* **AVAILABLE RECORDS**
<file path="src/rtl/bbp_pkg.sv">
// Shared types, constants and sizes for the B-spline to Bezier path converter.
package bbp_pkg;

    // Coordinate format: signed Q16.16 at this width.
    localparam int COORD_WIDTH = 32;

    // Weighted sums of up to six coordinates need three more bits plus sign room.
    localparam int SUM_WIDTH = COORD_WIDTH + 4;

    // Biased dividend for the divide-by-three pipeline.
    localparam int DIVIDEND_WIDTH   = COORD_WIDTH + 3;
    localparam int DIV_DIGITS       = (DIVIDEND_WIDTH + 1) / 2;
    localparam int DIV_PAD_WIDTH    = 2 * DIV_DIGITS;
    localparam int DIGITS_PER_STAGE = 6;
    localparam int DIV_STAGES       = (DIV_DIGITS + DIGITS_PER_STAGE - 1) / DIGITS_PER_STAGE;

    // Offset that makes every numerator positive; it is a multiple of three and
    // a multiple of 2**COORD_WIDTH after division, so the low quotient bits hold.
    localparam logic [SUM_WIDTH-1:0] DIV_BIAS = SUM_WIDTH'(3) << (COORD_WIDTH + 1);

    // Queue between the front and the back.
    localparam int QUEUE_DEPTH = 4;
    localparam int QUEUE_AW    = $clog2(QUEUE_DEPTH);

    // Input event codes.
    localparam logic [2:0] ACT_POINT      = 3'd0;
    localparam logic [2:0] ACT_LINE_START = 3'd1;
    localparam logic [2:0] ACT_LINE_END   = 3'd2;
    localparam logic [2:0] ACT_AREA_START = 3'd3;
    localparam logic [2:0] ACT_AREA_END   = 3'd4;

    // Path command codes.
    localparam logic [1:0] CMD_MOVE  = 2'd0;
    localparam logic [1:0] CMD_LINE  = 2'd1;
    localparam logic [1:0] CMD_CURVE = 2'd2;
    localparam logic [1:0] CMD_CLOSE = 2'd3;

    // Kinds of command that the back can carry out.
    typedef enum logic [2:0] {
        KIND_MOVE_P,
        KIND_LINE_P,
        KIND_LINE_SIX,
        KIND_CURVE,
        KIND_LINE_N,
        KIND_CLOSE
    } kind_t;

    typedef logic signed [COORD_WIDTH-1:0] coord_t;

    typedef struct packed {
        logic [2:0] action;
        coord_t     px;
        coord_t     py;
    } in_t;

    typedef struct packed {
        logic [1:0] command;
        coord_t     ctrl1_x;
        coord_t     ctrl1_y;
        coord_t     ctrl2_x;
        coord_t     ctrl2_y;
        coord_t     end_x;
        coord_t     end_y;
        logic       last;
    } out_t;

    // One classified event: up to three commands and the points they use.
    typedef struct packed {
        kind_t [2:0] kinds;
        logic [1:0]  ncmd;
        coord_t      old_x;
        coord_t      old_y;
        coord_t      new_x;
        coord_t      new_y;
        coord_t      pt_x;
        coord_t      pt_y;
    } job_t;

    typedef struct packed {
        logic full;
        logic empty;
    } qstat_t;

endpackage

</file>
<file path="src/rtl/bbp_front.sv">
// Front part: accepts events, keeps the spline state and classifies each event into commands.
module bbp_front (
    input  logic            clk,
    input  logic            rst_n,
    input  logic            point_valid,
    output logic            point_stall,
    input  bbp_pkg::in_t    point,
    input  bbp_pkg::qstat_t q_stat,
    output logic            push,
    output bbp_pkg::job_t   job
);

    bbp_pkg::coord_t older_x_reg, older_x_next;
    bbp_pkg::coord_t older_y_reg, older_y_next;
    bbp_pkg::coord_t newer_x_reg, newer_x_next;
    bbp_pkg::coord_t newer_y_reg, newer_y_next;
    logic [1:0]      count_reg, count_next;
    logic            in_area_reg, in_area_next;
    logic            phase_reg, phase_next;
    logic            accept;
    logic            close_path;

    assign point_stall = q_stat.full;
    assign accept      = point_valid && !q_stat.full;

    // Classify the event and work out the next spline state.
    always_comb
    begin
        older_x_next = older_x_reg;
        older_y_next = older_y_reg;
        newer_x_next = newer_x_reg;
        newer_y_next = newer_y_reg;
        count_next   = count_reg;
        in_area_next = in_area_reg;
        phase_next   = phase_reg;
        close_path   = in_area_reg ? phase_reg : (count_reg == 2'd1);

        job.kinds = '{bbp_pkg::KIND_CLOSE, bbp_pkg::KIND_CLOSE, bbp_pkg::KIND_CLOSE};
        job.ncmd  = 2'd0;
        job.old_x = older_x_reg;
        job.old_y = older_y_reg;
        job.new_x = newer_x_reg;
        job.new_y = newer_y_reg;
        job.pt_x  = point.px;
        job.pt_y  = point.py;

        case (point.action)
            bbp_pkg::ACT_POINT:
            begin
                case (count_reg)
                    2'd0:
                    begin
                        job.kinds[0] = (in_area_reg && phase_reg) ? bbp_pkg::KIND_LINE_P
                                                                  : bbp_pkg::KIND_MOVE_P;
                        job.ncmd     = 2'd1;
                        count_next   = 2'd1;
                    end
                    2'd1:
                    begin
                        count_next = 2'd2;
                    end
                    2'd2:
                    begin
                        job.kinds[0] = bbp_pkg::KIND_LINE_SIX;
                        job.kinds[1] = bbp_pkg::KIND_CURVE;
                        job.ncmd     = 2'd2;
                        count_next   = 2'd3;
                    end
                    default:
                    begin
                        job.kinds[0] = bbp_pkg::KIND_CURVE;
                        job.ncmd     = 2'd1;
                    end
                endcase
                older_x_next = newer_x_reg;
                older_y_next = newer_y_reg;
                newer_x_next = point.px;
                newer_y_next = point.py;
            end
            bbp_pkg::ACT_LINE_START:
            begin
                count_next = 2'd0;
            end
            bbp_pkg::ACT_LINE_END:
            begin
                // The closing curve uses the newest point itself in place of a next point.
                job.pt_x = newer_x_reg;
                job.pt_y = newer_y_reg;
                case (count_reg)
                    2'd3:
                    begin
                        job.kinds[0] = bbp_pkg::KIND_CURVE;
                        job.kinds[1] = bbp_pkg::KIND_LINE_N;
                        job.ncmd     = close_path ? 2'd3 : 2'd2;
                    end
                    2'd2:
                    begin
                        job.kinds[0] = bbp_pkg::KIND_LINE_N;
                        job.ncmd     = close_path ? 2'd2 : 2'd1;
                    end
                    default:
                    begin
                        job.ncmd = close_path ? 2'd1 : 2'd0;
                    end
                endcase
                if (in_area_reg)
                begin
                    phase_next = !phase_reg;
                end
            end
            bbp_pkg::ACT_AREA_START:
            begin
                in_area_next = 1'b1;
                phase_next   = 1'b0;
            end
            bbp_pkg::ACT_AREA_END:
            begin
                in_area_next = 1'b0;
            end
            default:
            begin
            end
        endcase

        push = accept && (job.ncmd != 2'd0);
    end

    // Control state.
    always_ff @(posedge clk or negedge rst_n)
    begin
        if (!rst_n)
        begin
            count_reg   <= 2'd0;
            in_area_reg <= 1'b0;
            phase_reg   <= 1'b0;
        end
        else if (accept)
        begin
            count_reg   <= count_next;
            in_area_reg <= in_area_next;
            phase_reg   <= phase_next;
        end
    end

    // Stored points; always written before they are used.
    always_ff @(posedge clk)
    begin
        if (accept)
        begin
            older_x_reg <= older_x_next;
            older_y_reg <= older_y_next;
            newer_x_reg <= newer_x_next;
            newer_y_reg <= newer_y_next;
        end
    end

endmodule

</file>
<file path="config.mk">
export PLATFORM = sky130hd
export DESIGN_NAME = bbp_front
export DESIGN_NICKNAME = d
export VERILOG_FILES = /design/src/rtl/bbp_pkg.sv /design/src/rtl/bbp_front.sv
export SDC_FILE = /design/constraint.sdc
export NUM_CORES = 1
export LEC_CHECK = 0
export ABC_AREA = 1
export BUFFER_PORTS_ARGS = -buffer_cell sky130_fd_sc_hd__buf_2
export CORE_UTILIZATION = 30
export CTS_CLUSTER_SIZE = 24
export DETAILED_ROUTE_END_ITERATION = 8
export HOLD_SLACK_MARGIN = 0.15
export SLEW_MARGIN = 20
export SYNTH_ARGS = -nofsm -noshare
export SYNTH_HDL_FRONTEND = slang
export SYNTH_SLANG_ARGS = --single-unit
</file>
<file path="constraint.sdc">
create_clock -name clk -period 2.07 [get_ports clk]
set_input_delay 0.1035 -clock clk [delete_from_list [all_inputs] [get_ports clk]]
set_output_delay 0.1035 -clock clk [all_outputs]
set_load 0.05 [all_outputs]
</file>
==> metrics.log, run 1 <==
[metrics] number of I/O pins: 277
[metrics] overall power of the completed layout: between 7000 and 8000 uW
[metrics] buffer cell driving the clock tree root: clkbuf_16
[metrics] # fillers: 1,490
[metrics] final weighted congestion in routability-driven placement: between 0.7 and 0.8
[metrics] Final Skew: 7.18 ps
[metrics] unrepaired setup endpoints after global routing: true
[metrics] post-route worst hold slack: ~240 ps
[metrics] pin count of the biggest net entering global routing: 69
[metrics] final count of hold timing violations: 0
[metrics] vias in the first global route: 3,994
[metrics] TritonRoute pass-1 iters: 4
[metrics] status: complete, no violations
[metrics] delay contributed by the slowest stage of the critical path: 440 ps
[metrics] CTS H-tree depth: 4
[metrics] Sequential cell area: about 4000 um^2
[metrics] netlist area before placement: 5130 um^2
[metrics] latest clock arrival within the worst-skew pair: between 400 and 500 ps
[metrics] Critical Path, Cell by Cell: inv_2 -> ha_1 -> or2_1 -> nand3_1 -> nand2_1 -> inv_1 -> buf_6
[metrics] worst setup path start: count_reg[0]$_DFFE_PN0P_
[metrics] synthesis warning total: 0
[metrics] number of sinks handled by clock tree synthesis: roughly 130
[metrics] first-pass GRT wire length: 20.2 mm
[metrics] PD cells: 906 nW/um^2
[metrics] total via count after detailed routing: 4,210
[metrics] antenna fix cells: 0
[metrics] LEAKAGE: 0.00366 uW
[metrics] number of instances in the synthesized netlist: 408
[metrics] Synth Register Bits: roughly 130
[metrics] Global Route met3 Usage: 0.0460
[metrics] floorplan die area: 17,600 um^2
[metrics] fraction of layout cells with a size suffix above 1: 0.417
[metrics] reported max-cap violation count: 0
[metrics] category of the worst setup path capture point: output pin
[metrics] worst min-delay path startpoint: point[65]
[metrics] flip-flop cell with the highest count after synthesis: edfxtp_1
[metrics] routed wire length per instance: 13.6 um
[metrics] Avg Vias per Cell: 4.24
[metrics] instance area after placement: roughly 6800 um^2
[metrics] commonest non-fill, non-tap cell in the layout: buf_2
[metrics] startpoint types: flip-flop
[metrics] post-route ant nets: 0
[metrics] required arrival time at the worst endpoint: 1970 ps
[metrics] Slew Limit Fails: 0
[metrics] kind of critical path: flip-flop to output pin
[metrics] IR drop worst, VDD: 0.000561 V
[metrics] multi-input combinational cell area: 1070 um^2
[metrics] met1 usage: 0.172
[metrics] sum of buffers and inverters on the critical path: 3
[metrics] largest buffer count on any clock path: 2
[metrics] Top delay family on crit path: flip-flops
[metrics] final setup vio count: 0
[metrics] Detailed Place HPWL: about 8.6 mm
[metrics] setup slack of the most critical reg-to-reg path: ~770 ps
[metrics] clock tree from TritonCTS: built
[metrics] wirelength, routed: 13.5 mm
[metrics] period utilisation layout: 0.960
[metrics] Distinct cells, synth: 24
[metrics] layer carrying the most global-route usage: met2
[metrics] TritonCTS Buffers: 17
[metrics] Avg Synthesized Cell Area: approximately 13 um^2
[metrics] Remaining DRCs: 0
[metrics] maximum fanout along the worst path: 3
[metrics] Tightest Hold Check Type: input pin to flip-flop
[metrics] Die Height: 133 um
[metrics] layout overhead on the synthesized area: 58.7%
[metrics] CP arrival: between 1500 and 2000 ps
[metrics] overflow left after global routing: 0
[metrics] most frequent cells in the layout: 271 x buf_2, 205 x nand2_1, 128 x edfxtp_1
[metrics] Core Util, Final: 0.490
[metrics] number of port buffers: 272
[metrics] proportion of register bits with asynchronous set or reset after synthesis: 0.0303
[metrics] number of cell rows: 47
[metrics] clock transition at the register clock pins on the worst setup and hold paths after CTS: 50 ps
[metrics] CP max stage cell: dfrtp_1
[metrics] GRT met2 Usage: 0.256
[metrics] placeable core area: 16,600 um^2
[metrics] starting density of the core: 0.309
[metrics] Chip Width: 133 um
[metrics] worst r2r src: count_reg[1]$_DFFE_PN0P_
[metrics] max frequency: 503 MHz
[metrics] Final min period: 1990 ps
[metrics] number of antenna violations at the first check in global routing: 0
[metrics] GRT Resource Usage Total: 0.151
[metrics] post-route cell area: roughly 8200 um^2
[metrics] Post-synth EDFFs: between 100 and 150
[metrics] violation count after the first detailed-route iteration: 144
[metrics] count of nets after finishing: 837
[metrics] share of synthesized area occupied by flip-flops and latches: 0.768
worst register-to-register path: stages (launching register included):
cell and delay (ps):
dfrtp_1 410, buf_4 150, ha_4 180, nor3_1 170
a21oi_1 120, nand3_1 80, o21ai_0 70
cell families (layout without fill, tap and decap cells):
group	after synthesis	count (layout)	synth area share
AOI/OAI and AO/OA	10	10	0.0127
adders and majority gates	4	4	0.00975
buffers and inverters	32	396	0.0356
DFF	132	132	0.768
other	2	3	0.00146
and+or+nand+nor	228	228	0.173
synth_stat cells (all sizes together) (2+ instances only):
master	n	area, um^2
ha	4	50.1
edfxtp	128	3840
nand2	207	777
buf	17	126
dfrtp	4	100
inv	14	52.6
o21ai	3	15.0
nor2	7	31.3
o211ai	2	15.0
a21oi	2	10.0
conb	2	7.51
nor3	2	15.0
nand3	10	50.1
timing repair:
action                     4_1_cts  5_1_grt
buffers inserted                 0        1
gates resized for setup          1       15
hold endpoints to repair        72        0
gates cloned                     0        0
hold buffers                    72        0
setup endpoints to repair        1       56
layout make-up:
class	instances	area share
Sequential cell	132	0.484
Timing Repair Buffer	351	0.270
Multi-Input combinational cell	245	0.132
Clock buffer	20	0.0536
Tap cell	220	0.0338
Clock inverter	11	0.0197
Inverter	14	0.00783
report_power, final:
part | switching (uW) | internal [uW] | total [uW] | leakage, uW
sequential | 53.9 | 2980 | 3040 | 0.00120
combinational | 885 | 408 | 1290 | 0.00217
clock | 1060 | 1990 | 3050 | 0.000283
metal layers:
| metal | part of all wire | up-vias |
|---|---|---|
| li1 | - | 2073 |
| met1 | 0.41 | 1933 |
| met2 | 0.51 | 183 |
| met3 | 0.059 | 21 |
| met4 | 0.022 | 0 |
| met5 | 0 | - |
per-stage QoR:
| step | TNS [ps] | setup slack [ps] | std cells |
|---|---|---|---|
| after floorplan | -75410 | -588 | 409 |
| after global placement | 0 | 473 | 889 |
| after detailed placement | 0 | 449 | 889 |
| after CTS | 0 | 20.7 | 992 |
| after global routing | -112 | -29.7 | 993 |
| final | 0 | 83.2 | 993 |
final timing paths:
kind	end	cells past startpoint
hold reg to reg	older_x_reg[15]$_DFFE_PP_	0
hold / removal	count_reg[1]$_DFFE_PN0P_	5
setup / recovery	push	7
min in group asynchronous	in_area_reg$_DFFE_PN0P_	3
setup reg to reg	count_reg[0]$_DFFE_PN0P_	6
max in group asynchronous	phase_reg$_DFFE_PN0P_	3
No activity file was read; power rests on OpenSTA's default activity.
==> run 2, diff against run 1 <==
Clock period 2.07 ns to 2.1 ns, I/O delays scaled along.
==> run 2 against run 1 <==
  * Critical path type is now input pin to output pin
  * Setup slack got worse by 26 ps
  * Register-to-register slack barely moved
  * Die area did not move
  * Non-clock buffer count rose by 1
  * Largest cell class unchanged
  * Final area fell by 1.3%
  * Critical path depth did not move
  * Wire length fell by 0.21%
  * Largest power group is now registers
==> metrics.log, run 2 (synthesized netlist as in run 1, its figures left out) <==
[metrics] reported max-cap violation count: 0 (unchanged)
[metrics] floorplan die area: 17,600 um^2 (unchanged)
[metrics] CTS H-tree depth: 4 (unchanged)
[metrics] buffer cell driving the clock tree root: clkbuf_16 (unchanged)
[metrics] count of nets after finishing: 838 (was 837)
[metrics] first-pass GRT wire length: 20.6 mm (was 20.2 mm)
[metrics] status: complete, no violations (unchanged)
[metrics] LEAKAGE: 0.00361 uW (was 0.00366 uW)
[metrics] Setup WS post-layout: 57.2 ps (was 83.2 ps)
[metrics] Remaining DRCs: 0 (unchanged)
[metrics] instance area after placement: 6770 um^2 (unchanged)
[metrics] clock tree from TritonCTS: built (unchanged)
[metrics] startpoint types: input pin (was flip-flop)
[metrics] delay contributed by the slowest stage of the critical path: 530 ps (was 440 ps)
[metrics] max frequency: between 400 and 500 MHz
[metrics] total via count after detailed routing: 4,221 (was 4,210)
[metrics] NetSw: 1950 uW (was 2000 uW)
[metrics] antenna fix cells: 0 (unchanged)
[metrics] TritonCTS Buffers: 17 (unchanged)
[metrics] pin count of the biggest net entering global routing: 69 (unchanged)
[metrics] maximum fanout along the worst path: 38 (was 3)
[metrics] Final min period: just over 2000 ps
[metrics] clock transition at the register clock pins on the worst setup and hold paths after CTS: 60 ps (was 50 ps)
[metrics] most frequent cells in the layout: 271 x buf_2, 205 x nand2_1, 128 x edfxtp_1 (unchanged)
[metrics] Slew Limit Fails: 0 (unchanged)
[metrics] layout overhead on the synthesized area: 56.6% (was 58.7%)
[metrics] Final Skew: 4.35 ps (was 7.18 ps)
[metrics] number of port buffers: 272 (unchanged)
[metrics] number of cell rows: 47 (unchanged)
[metrics] Detailed Place HPWL: 8.59 mm (was 8.64 mm)
[metrics] combinational cell fraction of total power: 0.185 (was 0.175)
[metrics] number of sinks handled by clock tree synthesis: 132 (unchanged)
[metrics] overall power of the completed layout: 6760 uW (was 7380 uW)
[metrics] sum of buffers and inverters on the critical path: 4 (was 3)
[metrics] number of antenna violations at the first check in global routing: 0 (unchanged)
[metrics] design internal power: 4810 uW (was 5380 uW)
[metrics] GRT Resource Usage Total: 0.153 (was 0.151)
[metrics] violation count after the first detailed-route iteration: 158 (was 144)
[metrics] post-route cell area: 8040 um^2 (was 8150 um^2)
[metrics] share of total power in sequential cells: 0.442 (was 0.411)
[metrics] final setup vio count: 0 (unchanged)
[metrics] TritonRoute pass-1 iters: 4 (unchanged)
[metrics] latest clock arrival within the worst-skew pair: 400 ps (was 410 ps)
[metrics] vias in the first global route: 4,002 (was 3,994)
[metrics] Critical Path, Cell by Cell: dlygate4sd3_1 -> buf_2 -> nor3_4 -> buf_6 -> nand2_1 -> nand2_1 -> buf_2 (was inv_2 -> ha_1 -> or2_1 -> nand3_1 -> nand2_1 -> inv_1 -> buf_6)
[metrics] overflow left after global routing: 0 (unchanged)
[metrics] worst slack after detailed placement: 485 ps (was 449 ps)
[metrics] CP max stage cell: dlygate4sd3_1 (was dfrtp_1)
[metrics] Top delay family on crit path: buffers and inverters (was flip-flops)
[metrics] unrepaired setup endpoints after global routing: true (unchanged)
[metrics] wirelength, routed: 13.5 mm (about the same)
[metrics] starting density of the core: 0.309 (unchanged)
[metrics] fraction of power spent switching nets: 0.289 (was 0.271)
[metrics] final count of hold timing violations: 0 (unchanged)
[metrics] placeable core area: 16,600 um^2 (unchanged)
[metrics] period utilisation layout: 0.973
[metrics] kind of critical path: input pin to output pin (was flip-flop to output pin)
[metrics] Die Height: 133 um (unchanged)
[metrics] IR drop worst, VDD: 0.000542 V (was 0.000561 V)
[metrics] commonest non-fill, non-tap cell in the layout: buf_2 (unchanged)
[metrics] PD cells: 840 nW/um^2 (was 906 nW/um^2)
[metrics] Avg Vias per Cell: 4.24 (about the same)
[metrics] post-route ant nets: 0 (unchanged)
[metrics] clock group share of total power: 0.373 (was 0.414)
[metrics] Chip Width: 133 um (unchanged)
[metrics] Tightest Hold Check Type: input pin to flip-flop (unchanged)
[metrics] number of I/O pins: 277 (unchanged)
[metrics] final weighted congestion in routability-driven placement: 0.780 (was 0.790)
[metrics] category of the worst setup path capture point: output pin (unchanged)
[metrics] CP arrival: 1940 ps (was 1880 ps)
[metrics] fraction of layout cells with a size suffix above 1: 0.414 (was 0.417)
[metrics] routed wire length per instance: 13.6 um (about the same)
[metrics] required arrival time at the worst endpoint: 2000 ps (was 1970 ps)
[metrics] largest buffer count on any clock path: 2 (unchanged)
==> run 2: cell types whose count changed in the layout (fill, tap and decap cells not counted), sizes merged <==
| cell | change |
|---|---|
| clkinvlp | +2 |
| bufinv | -4 |
| dlygate4sd3 | +1 |
| clkinv | +3 |
==> run 2: final timing paths <==
| path | cells past startpoint | slack [ps] | startpoint | to |
|---|---|---|---|---|
| setup / recovery | 7 | 60 | point[64] | job[9] |
| hold / removal | 5 | 230 | point[65] | count_reg[1]$_DFFE_PN0P_ |
| setup reg to reg | 6 | 760 | count_reg[1]$_DFFE_PN0P_ | count_reg[0]$_DFFE_PN0P_ |
| hold reg to reg | 0 | 470 | newer_x_reg[24]$_DFFE_PP_ | older_x_reg[24]$_DFFE_PP_ |
| max in group asynchronous | 3 | 1300 | rst_n | in_area_reg$_DFFE_PN0P_ |
| min in group asynchronous | 3 | 630 | rst_n | count_reg[1]$_DFFE_PN0P_ |
==> run 2: routing by layer <==
metal  global-route usage  wire length [um]
met1                0.178              5690
met2                0.264              6840
met3               0.0490               816
met4               0.0575               170
met5                    0                 0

* **TASK GOAL**
Return exactly the lines from the line bearing "run 2: routing" to the end of the records, inclusive of both; include no other lines.

* **ANSWER SPACE**
==> run 2: routing by layer <==
metal  global-route usage  wire length [um]
met1                0.178              5690
met2                0.264              6840
met3               0.0490               816
met4               0.0575               170
met5                    0                 0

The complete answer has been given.